::: Exercise input

File: src/fetch_pkg.sv
package fetch_pkg;

	localparam int addr_len = 32;
	localparam int offset_len = 4;
	localparam int index_len = 2;
	localparam int tag_len = addr_len - offset_len - index_len;
	localparam int block_words = 4;
	localparam int line_count = 4;

	localparam int mem_words = 256;
	localparam int mem_index_len = $clog2(mem_words);
	localparam int word_addr_len = addr_len - 2; // memory is addressed in words.
	localparam int mem_latency = 2;

	localparam logic [addr_len-1:0] reset_pc = '0;
	localparam int resp_miss = 1; // bit 0 of the read response stays zero.

	localparam logic [2:0] pc_idle = 3'd0;
	localparam logic [2:0] pc_issue = 3'd1;
	localparam logic [2:0] pc_wait = 3'd2;
	localparam logic [2:0] pc_refill = 3'd3;
	localparam logic [2:0] pc_present = 3'd4;

	// refill walks request, memory wait, then the three write handshakes per word.
	localparam logic [2:0] rf_idle = 3'd0;
	localparam logic [2:0] rf_req = 3'd1;
	localparam logic [2:0] rf_mem = 3'd2;
	localparam logic [2:0] rf_aw = 3'd3;
	localparam logic [2:0] rf_w = 3'd4;
	localparam logic [2:0] rf_b = 3'd5;

	typedef union packed {
		logic [addr_len-1:0] flat;
		struct packed {
			logic [tag_len-1:0] tag;
			logic [index_len-1:0] index;
			logic [offset_len-3:0] word;
			logic [1:0] byte_sel;
		} f;
	} cache_addr_t;

endpackage
File: src/icache.sv
`timescale 1ns/100ps

module icache import fetch_pkg::*; (
	input  logic                clock,
	input  logic                reset,
	input  logic                fence,

	input  logic [addr_len-1:0] araddr,
	input  logic                arvalid,
	output logic                arready,

	output logic [31:0]         rdata,
	output logic [1:0]          rresp,
	output logic                rvalid,
	input  logic                rready,

	input  logic [addr_len-1:0] awaddr,
	input  logic                awvalid,
	output logic                awready,

	input  logic [31:0]         wdata,
	input  logic [3:0]          wstrb,
	input  logic                wvalid,
	output logic                wready,

	output logic [1:0]          bresp,
	output logic                bvalid,
	input  logic                bready
);

	logic [31:0] data_arr [line_count][block_words];
	logic [tag_len-1:0] tag_arr [line_count];
	logic [line_count-1:0] line_valid;

	cache_addr_t rd_addr;
	cache_addr_t wr_addr; // address captured from the write address channel.
	logic hit;
	logic [1:0] rresp_next;
	logic ar_fire;
	logic r_fire;
	logic aw_fire;
	logic w_fire;
	logic b_fire;

	assign rd_addr = araddr;
	assign hit = line_valid[rd_addr.f.index] && (tag_arr[rd_addr.f.index] == rd_addr.f.tag);

	assign ar_fire = arvalid && arready;
	assign r_fire = rvalid && rready;
	assign aw_fire = awvalid && awready;
	assign w_fire = wvalid && wready;
	assign b_fire = bvalid && bready;

	always_comb begin
		rresp_next = '0;
		rresp_next[resp_miss] = !hit;
	end

	assign bresp = '0;

	// one read in flight: arready drops on accept and comes back once the response is taken.
	always_ff @(posedge clock) begin
		if (reset) begin
			arready <= 1'b1;
			rvalid <= 1'b0;
		end else begin
			arready <= (arready && !arvalid) || (!arready && r_fire);
			rvalid <= (rvalid && !rready) || (!rvalid && ar_fire);
		end
	end

	always_ff @(posedge clock) begin
		if (ar_fire) begin
			rdata <= data_arr[rd_addr.f.index][rd_addr.f.word];
			rresp <= rresp_next;
		end
	end

	always_ff @(posedge clock) begin
		if (reset) begin
			awready <= 1'b1;
			wready <= 1'b0;
			bvalid <= 1'b0;
		end else begin
			awready <= (awready && !awvalid) || (!awready && b_fire);
			wready <= (wready && !wvalid) || (!wready && aw_fire);
			bvalid <= (bvalid && !bready) || (!bvalid && w_fire);
		end
	end

	always_ff @(posedge clock) begin
		if (aw_fire)
			wr_addr <= awaddr;
	end

	// fence wins over a data beat in the same cycle.
	always_ff @(posedge clock) begin
		if (reset || fence)
			line_valid <= '0;
		else if (w_fire)
			line_valid[wr_addr.f.index] <= 1'b1;
	end

	always_ff @(posedge clock) begin
		if (w_fire) begin
			data_arr[wr_addr.f.index][wr_addr.f.word] <= wdata; // whole word, strobes ignored.
			tag_arr[wr_addr.f.index] <= wr_addr.f.tag;
		end
	end

	// the refill stage sends data only after its address was taken, and always a full word.
	assert property (@(posedge clock) disable iff (reset)
		wvalid |-> wready && wstrb == 4'hf);

endmodule

File: config.mk
export PLATFORM = sky130hd
export DESIGN_NAME = icache
export DESIGN_NICKNAME = d
export VERILOG_FILES = /design/src/fetch_pkg.sv /design/src/icache.sv
export SDC_FILE = /design/constraint.sdc
export NUM_CORES = 1
export LEC_CHECK = 0
export ABC_AREA = 1
export BUFFER_PORTS_ARGS = -buffer_cell sky130_fd_sc_hd__buf_2
export CAP_MARGIN = 40
export CORE_AREA = 8 8 220 222
export CTS_BUF_LIST = sky130_fd_sc_hd__clkbuf_4 sky130_fd_sc_hd__clkbuf_8
export CTS_CLUSTER_DIAMETER = 100
export DETAILED_ROUTE_END_ITERATION = 8
export DIE_AREA = 0 0 228 230
export PLACE_DENSITY = 0.74
export SETUP_SLACK_MARGIN = 0.4
export SYNTH_ARGS = -nofsm -noshare
export SYNTH_HDL_FRONTEND = slang
export SYNTH_SLANG_ARGS = --single-unit
File: constraint.sdc
create_clock -name clock -period 3 [get_ports clock]
set_input_delay 0.6 -clock clock [delete_from_list [all_inputs] [get_ports clock]]
set_output_delay 0.6 -clock clock [all_outputs]
set_load 0.02 [all_outputs]
Word-level counts from Yosys, hierarchy flattened
Memories as Yosys holds them, arrays and structs flattened.
Index checks and enable logic that the tools add are counted.
- reduce and logical (&&, ||, !) cells: 35
- magnitude comparators: 6
- bitwise gates (word level): 3
- multiplexer cells: 12
- equality and inequality tests: 1
- operators with widths (kind ; number):
    two-way mux 128 bit ; 1
    two-way mux 32 bit ; 3
    binary-select mux 32 bit (select 2 bit) ; 1
    demux 32 bit (select 2 bit) ; 1
    equality test 26 bit ; 1
    logical AND 1 bit ; 18
    logical NOT 1 bit ; 11
    >= comparator 3 bit (second input constant) ; 2
    logical OR 1 bit ; 6
    less-than comparator 2 x 3 -> 1 bit (second input constant) ; 2
    NOT 2 -> 3 bit ; 2
    two-way mux 1 bit ; 4
    bitwise OR 4 bit ; 1
    less-than comparator 3 x 1 -> 1 bit (second input constant) ; 1
    binary-select mux 1 bit (select 2 bit) ; 1
    demux 1 bit (select 2 bit) ; 1
    >= comparator 2 x 1 -> 1 bit (second input constant) ; 1
- word-level logic and storage cells: 68
- register bits: 74
- bits in writable memories: 616
- output and inout bits: 41
- memories: 2
- memory list (memory ; words ; bits a word ; read ports ; clocked after Yosys merged registers in ; wr ports ; RTL line ; RTL):
    data_arr ; 4 ; 128 ; 1 ; 0 ; 1 ; icache.sv:31 ; logic [31:0] data_arr [line_count][block_words];
    tag_arr ; 4 ; 26 ; 1 ; 0 ; 1 ; icache.sv:32 ; logic [tag_len-1:0] tag_arr [line_count];

Longest topological paths before layout
Gate-level depths: netlist of the first run.
- word-level depth: 6
- gate-level depth with buffers: 14
- mapped depth without buffers: 12

Worst setup path before layout of the first run
OpenSTA, ideal clock, no wires.
- kind: input -> register
- from: in wvalid
- to: mem data_arr[0][0] (netlist name), enable pin
- buffers on the path: 0
- stages on the path: 4
- data arrival time: 2.348 ns
- setup slack: 0.230 ns
- library setup time: 0.421 ns
- path through: nand2_1 > inv_1 > nand3_1 > nor2_1
- cells in the longest elaborated chain, start to end: 3
- ends and longest elaborated chain (element ; RTL line ; RTL):
    start, declared ; icache.sv:23 ; input logic wvalid,
    logical AND 1 bit ; icache.sv:51 ; assign w_fire = wvalid && wready;
    two-way mux 1 bit ; icache.sv:105 ; if (w_fire) begin
    two-way mux 128 bit (implied by the code) ; icache.sv:106 ; data_arr[wr_addr.f.index][wr_addr.f.word] <= wdata;
    end, declared ; icache.sv:31 ;
No other way between the ends.

Worst setup path in the final report of the first run
- from: reg wready
- to: mem data_arr[0][85] (netlist name), enable pin
- cells in the longest elaborated chain, start to end: 3
- ends and longest elaborated chain (element ; RTL line ; RTL):
    start, declared ; icache.sv:24 ; output logic wready,
    start signal, assigned ; icache.sv:86 ; wready <= (wready && !wvalid) || (!wready && aw_fire);
    logical AND 1 bit ; icache.sv:51 ;
    two-way mux 1 bit ; icache.sv:105 ;
    two-way mux 128 bit (implied by the code) ; icache.sv:106 ;
No other way between the ends.

==> results.rst, run 1 <==
.. list-table::
   :header-rows: 1

   * - Metric
     - Value
   * - Worst reg2reg path endpoint
     - data_arr[0][85]
   * - Die Outline Area
     - 52400 sq um
   * - H-tree levels
     - 3
   * - Post-synthesis cell area
     - 26600 sq um
   * - PwrDens
     - 636 nW/um^2
   * - Unrepaired setup endpoints after global routing
     - no
   * - Global-route wire length before repair
     - 92.9 mm
   * - TritonCTS clock tree
     - done
   * - Number of buffers added on ports
     - 137
   * - Post-synthesis instance total
     - 1925
   * - Layout Area Growth over Synthesis
     - 13.2%
   * - Clock sink total
     - 688
   * - Clk_skew
     - 0.0376 ns
   * - Critical R2R Launch
     - wready
   * - Slack of the worst reg-to-reg path
     - 0.79 ns
   * - Instance count after placement with tap cells included
     - 2592
   * - CP Data Arrival Time
     - 2.58 ns
   * - Die Width
     - 228 um
   * - Fraction of final layout cells sized beyond drive strength 1
     - 17.1%
   * - Critical Path Fanout Max
     - 8
   * - Via count of the first global-routing pass
     - 16.6k
   * - Met2 demand-to-capacity share in global routing
     - 36.8%
   * - Post-cts hold buffer count
     - 0
   * - Synthesized-area fraction occupied by adder cells
     - 0%
   * - Layer carrying the most global-route usage
     - met2
   * - Chip Height
     - 230 um
   * - Detailed-route vias per instance
     - 6.01
   * - Post-Route Hold Slack
     - 0.107 ns
   * - Detail Placement HPWL
     - 33.9 mm
   * - Flip-flop and latch count after synthesis
     - 688
   * - Net count, final
     - 2204
   * - Total overflow reported by the global router
     - 0
   * - Later-pin clock latency in the skew report
     - 0.69 ns
   * - Critical path launch point type
     - flip-flop
   * - Reg clk slew, reported paths
     - 0.06 ns
   * - Final core area utilization
     - 67.0%
   * - Maximum number of pins on one net before global-route repair
     - 108
   * - Share of the synthesized area in the top cell type
     - 76.7%
   * - Post-route minimum period
     - 2.21 ns
   * - Unique masters post-synth
     - 23
   * - Total routed wirelength
     - 61.2 mm
   * - Proportion of synthesized chip area in sequential cells
     - 77.4%
   * - Leakage
     - 10.2 nW
   * - Deepest clock path buffer count
     - 3
   * - Setup crit start
     - wready
   * - Num rows
     - 78
   * - Std-Cell Core Area
     - 44900 sq um
   * - Hold Path Sink
     - wr_addr[6]
   * - Commonest non-fill, non-tap cell in the layout
     - sky130_fd_sc_hd__edfxtp_1
   * - Setup Total Neg Slack
     - 0 ns
   * - Kind of path behind the tightest hold check
     - input port to flip-flop
   * - Largest family of logic cells by synthesized area
     - simple AND/OR/NAND/NOR gates
   * - Root cell of the clock tree
     - sky130_fd_sc_hd__clkbuf_8
   * - Starting Density
     - 59.2%
   * - # DRC
     - 0
   * - Top library cells by usage in the layout, fill and taps aside
     - sky130_fd_sc_hd__edfxtp_1 (679), sky130_fd_sc_hd__nor2_1 (285), sky130_fd_sc_hd__o21ai_0 (244)
   * - Actual slew at the worst max-slew pin
     - 0.603 ns
   * - Peak supply drop
     - 0.648 mV
   * - Slowest-stage cell, CP
     - sky130_fd_sc_hd__nor2_4
   * - Top Ports
     - 149
   * - Non-filler cells, final
     - 2777
   * - Overall via count from detail_route
     - 16.7k
   * - FF-to-FF path depth
     - 5
   * - Max_slew headroom
     - 59.8%
   * - Family of cells with the greatest summed delay on the critical path
     - simple AND/OR/NAND/NOR gates
   * - Number of max-slew violations in the final report
     - 0
   * - Number of design-rule violations left by the first detailed-router iteration
     - 1719
   * - First-pass detailed-route iteration total
     - 5
   * - Number of cells on the worst hold path
     - 1
   * - Type of the worst setup path
     - flip-flop to flip-flop
   * - Post-layout total power
     - 0.0191 W
   * - Number of clock buffers inserted by TritonCTS
     - 102
   * - Final weighted congestion in routability-driven placement
     - 0.758
   * - Simple-Gate Fraction of Synth Area
     - 10.1%
   * - Number of warning messages in the yosys log
     - 0
   * - Crit path capture type
     - flip-flop
   * - Logic depth of the worst setup path including buffers
     - 5
   * - Post-synthesis mux area share
     - 0%
   * - Number of maximum-capacitance violations
     - 0
   * - Count of final hold-check violations
     - 0
   * - Leading post-synthesis cells by cell area
     - sky130_fd_sc_hd__edfxtp_1 (77%), sky130_fd_sc_hd__o21ai_0 (4.6%), sky130_fd_sc_hd__nor2_1 (4.3%)
   * - XOR/XNOR Fraction of Synth Area
     - 0%
   * - Met1 demand-to-capacity share in global routing
     - 30.0%
   * - Fraction of the cycle the final worst path needs
     - 73.6%
   * - Critical Path, Cell by Cell
     - nand2_1 -> inv_1 -> nand3_1 -> nor2_4 -> buf_4
   * - Fraction of met3 tracks used by global routing
     - 4.84%
   * - Hold_sp
     - awaddr[6]
   * - Post-CTS setup buffer count
     - 0
   * - Initial antenna violation count
     - 5
   * - Worst Path Required
     - 3.37 ns
   * - Library cell occupying the most area in the post-synthesis netlist
     - sky130_fd_sc_hd__edfxtp_1
   * - Worst path buffer plus inverter count
     - 2
   * - Post-cts resize count
     - 0
   * - Tot GR Track Use
     - 22.9%
   * - Run status
     - finished, final reports clean
   * - Achievable frequency
     - 0.453 GHz
   * - Wirelength per Cell
     - 22.0 um
   * - Count of endpoints failing setup in the final report
     - 0
   * - Delay of the slowest critical-path stage
     - 0.42 ns
   * - Post-Synthesis Mean Instance Area
     - 13.8 sq um
   * - Post-DRT Antenna Nets
     - 0
   * - Compound-gate portion of the synthesized area
     - 9.66%
final cells by class:
cell class,count,area (sq um)
Antenna cell,4,10.0
Clock buffer,140,1700
Clock inverter,41,239
Fill cell,3085,14800
Inverter,31,126
Multi-Input combinational cell,1082,5400
Sequential cell,688,20600
Tap cell,600,751
Timing Repair Buffer,191,1290
worst max path at each step:
stage,to,slack [ns]
2_1_floorplan,data_arr[0][0],0.23
3_3_place_gp,data_arr[1][79],0.50
3_5_place_dp,data_arr[0][79],0.44
4_1_cts,data_arr[0][85],0.79
5_1_grt,data_arr[0][89],0.69
6_report,data_arr[0][85],0.79
sequential cells by signal (all words and copies together), names as in the netlist:
signal	flops
rdata	32
rvalid	1
wready	1
tag_arr	104
data_arr	512
bvalid	1
wr_addr	30
arready	1
awready	1
line_valid	4
rresp	1
report_power, final:
part	internal [W]	leakage [nW]	total [W]	switching (W)
clock	0.00383	1.02	0.00720	0.00338
sequential	0.0107	6.22	0.0108	0.0000556
combinational	0.000323	2.99	0.00113	0.000811
synth_stat cells:
cell type,instances
sky130_fd_sc_hd__buf_4,17
sky130_fd_sc_hd__nand3_1,101
sky130_fd_sc_hd__clkinv_1,1
sky130_fd_sc_hd__o21ai_0,244
sky130_fd_sc_hd__edfxtp_1,679
sky130_fd_sc_hd__buf_2,33
sky130_fd_sc_hd__nand3b_1,19
sky130_fd_sc_hd__inv_2,1
sky130_fd_sc_hd__buf_6,6
sky130_fd_sc_hd__a21oi_1,2
sky130_fd_sc_hd__buf_1,2
sky130_fd_sc_hd__nor3_1,1
sky130_fd_sc_hd__conb_1,1
sky130_fd_sc_hd__dfxtp_1,9
sky130_fd_sc_hd__o211ai_1,28
sky130_fd_sc_hd__clkbuf_1,68
sky130_fd_sc_hd__inv_1,29
sky130_fd_sc_hd__or2_2,1
sky130_fd_sc_hd__nand2_1,235
sky130_fd_sc_hd__nor2_1,305
sky130_fd_sc_hd__o221ai_1,100
sky130_fd_sc_hd__o22ai_1,28
sky130_fd_sc_hd__o21ai_1,15
layer usage:
| metal | share of wire, % | vias to the layer above |
|---|---|---|
| met1 | 40 | 8184 |
| met5 | 0.039 | - |
| met3 | 8.3 | 145 |
| met2 | 48 | 813 |
| li1 | - | 7533 |
| met4 | 3.1 | 4 |
cell families (layout without fill, tap and decap cells):
| kind of cell | Yosys count | after routing |
|---|---|---|
| flops | 688 | 688 |
| simple gates | 662 | 662 |
| compound gates | 417 | 417 |
| buf+inv | 157 | 403 |
| other cells | 1 | 7 |
through the flow:
stage,cell area (sq um),worst slack [ns]
2_1_floorplan,26600,0.230
3_3_place_gp,28100,0.500
3_5_place_dp,28100,0.442
4_1_cts,30100,0.787
5_1_grt,30100,0.688
6_report,30100,0.793
No activity file was read; power rests on OpenSTA's default activity.
==> inputs of run 2 (changes only) <==
Settings changed: CORE_AREA 8 8 220 222 to 8 8 225 227, DIE_AREA 0 0 228 230 to 0 0 233 235.
Clock period 3 ns to 1.95 ns, I/O delays scaled along.
==> results.rst, run 2 (synthesized netlist as in run 1, its figures left out) <==
.. list-table::
   :header-rows: 1

   * - Metric
     - Value
   * - Clock sink total
     - 688 (unchanged)
   * - Commonest non-fill, non-tap cell in the layout
     - sky130_fd_sc_hd__edfxtp_1
   * - Family of cells with the greatest summed delay on the critical path
     - flip-flops
   * - Number of max-slew violations in the final report
     - 0 (unchanged)
   * - Clk_skew
     - 0.0420 ns (+0.00444 ns)
   * - Non-filler cells, final
     - 2894 (+4.2%)
   * - Top library cells by usage in the layout, fill and taps aside
     - sky130_fd_sc_hd__edfxtp_1 (679), sky130_fd_sc_hd__nor2_1 (280), sky130_fd_sc_hd__o21ai_0 (244)
   * - Number of buffers added on ports
     - 137 (unchanged)
   * - Peak supply drop
     - 0.643 mV (-0.76%)
   * - Register area
     - 20600 sq um (about the same)
   * - Critical path launch point type
     - flip-flop
   * - Delay of the slowest critical-path stage
     - 0.44 ns (+0.02 ns)
   * - Final weighted congestion in routability-driven placement
     - 0.775 (+2.2%)
   * - Chip Height
     - 235 um (+2.2%)
   * - Leakage
     - 11.0 nW (+7.7%)
   * - Maximum number of pins on one net before global-route repair
     - 86 (-20%)
   * - Post-DRT Antenna Nets
     - 0 (unchanged)
   * - Critical Path, Cell by Cell
     - buf_6
   * - Die Outline Area
     - 54800 sq um (+4.4%)
   * - Setup Total Neg Slack
     - 0 ns (unchanged)
   * - Number of maximum-capacitance violations
     - 0 (unchanged)
   * - # DRC
     - 0 (unchanged)
   * - TritonCTS clock tree
     - done
   * - Flip-flop count of the largest register after layout
     - 512 (unchanged)
   * - Total overflow reported by the global router
     - 0 (unchanged)
   * - Post-route minimum period
     - 1.72 ns
   * - Worst path buffer plus inverter count
     - 1 (-1)
   * - Post-layout total power
     - 0.0303 W (+58%)
   * - Num rows
     - 80 (+2.6%)
   * - Wirelength per Cell
     - 23.8 um (+7.9%)
   * - Net count, final
     - 2304 (+4.5%)
   * - Instance count after placement with tap cells included
     - 2622 (+1.2%)
   * - Number of design-rule violations left by the first detailed-router iteration
     - 1881 (+9.4%)
   * - CP Data Arrival Time
     - 1.33 ns (-1.25 ns)
   * - Unrepaired setup endpoints after global routing
     - yes
   * - Type of the worst setup path
     - flip-flop to output port
   * - PwrDens
     - 942 nW/um^2 (+48%)
   * - Reg clk slew, reported paths
     - 0.06 ns (about the same)
   * - Final core area utilization
     - 68.2% (+1.2 points)
   * - Tot GR Track Use
     - 23.3% (+0.48 points)
   * - Initial antenna violation count
     - 3 (-2)
   * - H-tree levels
     - 3 (unchanged)
   * - Count of endpoints failing setup in the final report
     - 0 (unchanged)
   * - Crit path capture type
     - output port
   * - Total routed wirelength
     - 68.8 mm (+12%)
   * - Root cell of the clock tree
     - sky130_fd_sc_hd__clkbuf_8
   * - Fraction of the cycle the final worst path needs
     - 88.1%
   * - Achievable frequency
     - 0.582 GHz
   * - Fraction of final layout cells sized beyond drive strength 1
     - 20.6% (+3.4 points)
   * - Deepest clock path buffer count
     - 3 (unchanged)
   * - Detail Placement HPWL
     - 33.3 mm (-2.0%)
   * - Global-route wire length before repair
     - 98.2 mm (+5.7%)
   * - Starting Density
     - 56.4% (-2.8 points)
   * - Std-Cell Core Area
     - 47100 sq um (+5.0%)
   * - Die Width
     - 233 um (+2.2%)
   * - Number of clock buffers inserted by TritonCTS
     - 108 (+5.9%)
   * - First-pass detailed-route iteration total
     - 7 (+2)
   * - Filler instances
     - 3011 (-2.4%)
   * - Later-pin clock latency in the skew report
     - 0.72 ns (+0.03 ns)
   * - Detailed-route vias per instance
     - 6.02 (+0.25%)
   * - Top Ports
     - 149 (unchanged)
   * - Multi-input logic area
     - 5530 sq um (+2.4%)
   * - Layout Area Growth over Synthesis
     - 21.0%
   * - Worst Path Required
     - 1.56 ns (-1.81 ns)
   * - Regs by FF count
     - data_arr: 512 flops, tag_arr: 104 flops, rdata: 32 flops
   * - Count of final hold-check violations
     - 0 (unchanged)
   * - Kind of path behind the tightest hold check
     - input port to flip-flop
   * - Via count of the first global-routing pass
     - 17.5k (+5.3%)
   * - Slowest-stage cell, CP
     - sky130_fd_sc_hd__edfxtp_1
   * - Critical Path Fanout Max
     - 1 (-7)
   * - Register name with the most flops
     - data_arr
   * - Run status
     - finished, final reports clean
   * - Overall via count from detail_route
     - 17.4k (+4.5%)
-- run 2: cell types whose count changed in the layout (fill, tap and decap cells not counted), moves of 6 or more --
cell,delta
sky130_fd_sc_hd__nor2_4,+6
sky130_fd_sc_hd__buf_4,-6
sky130_fd_sc_hd__inv_1,-8
sky130_fd_sc_hd__clkbuf_16,+12
sky130_fd_sc_hd__nand3_1,-8
sky130_fd_sc_hd__buf_6,+44
sky130_fd_sc_hd__buf_2,-33
sky130_fd_sc_hd__buf_12,+37
sky130_fd_sc_hd__dlygate4sd3_1,+36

::::::

*Exercise prompt:* Reply with one number, the count of lines in the preceding listing that hold the string "through".

*Task answer:* 2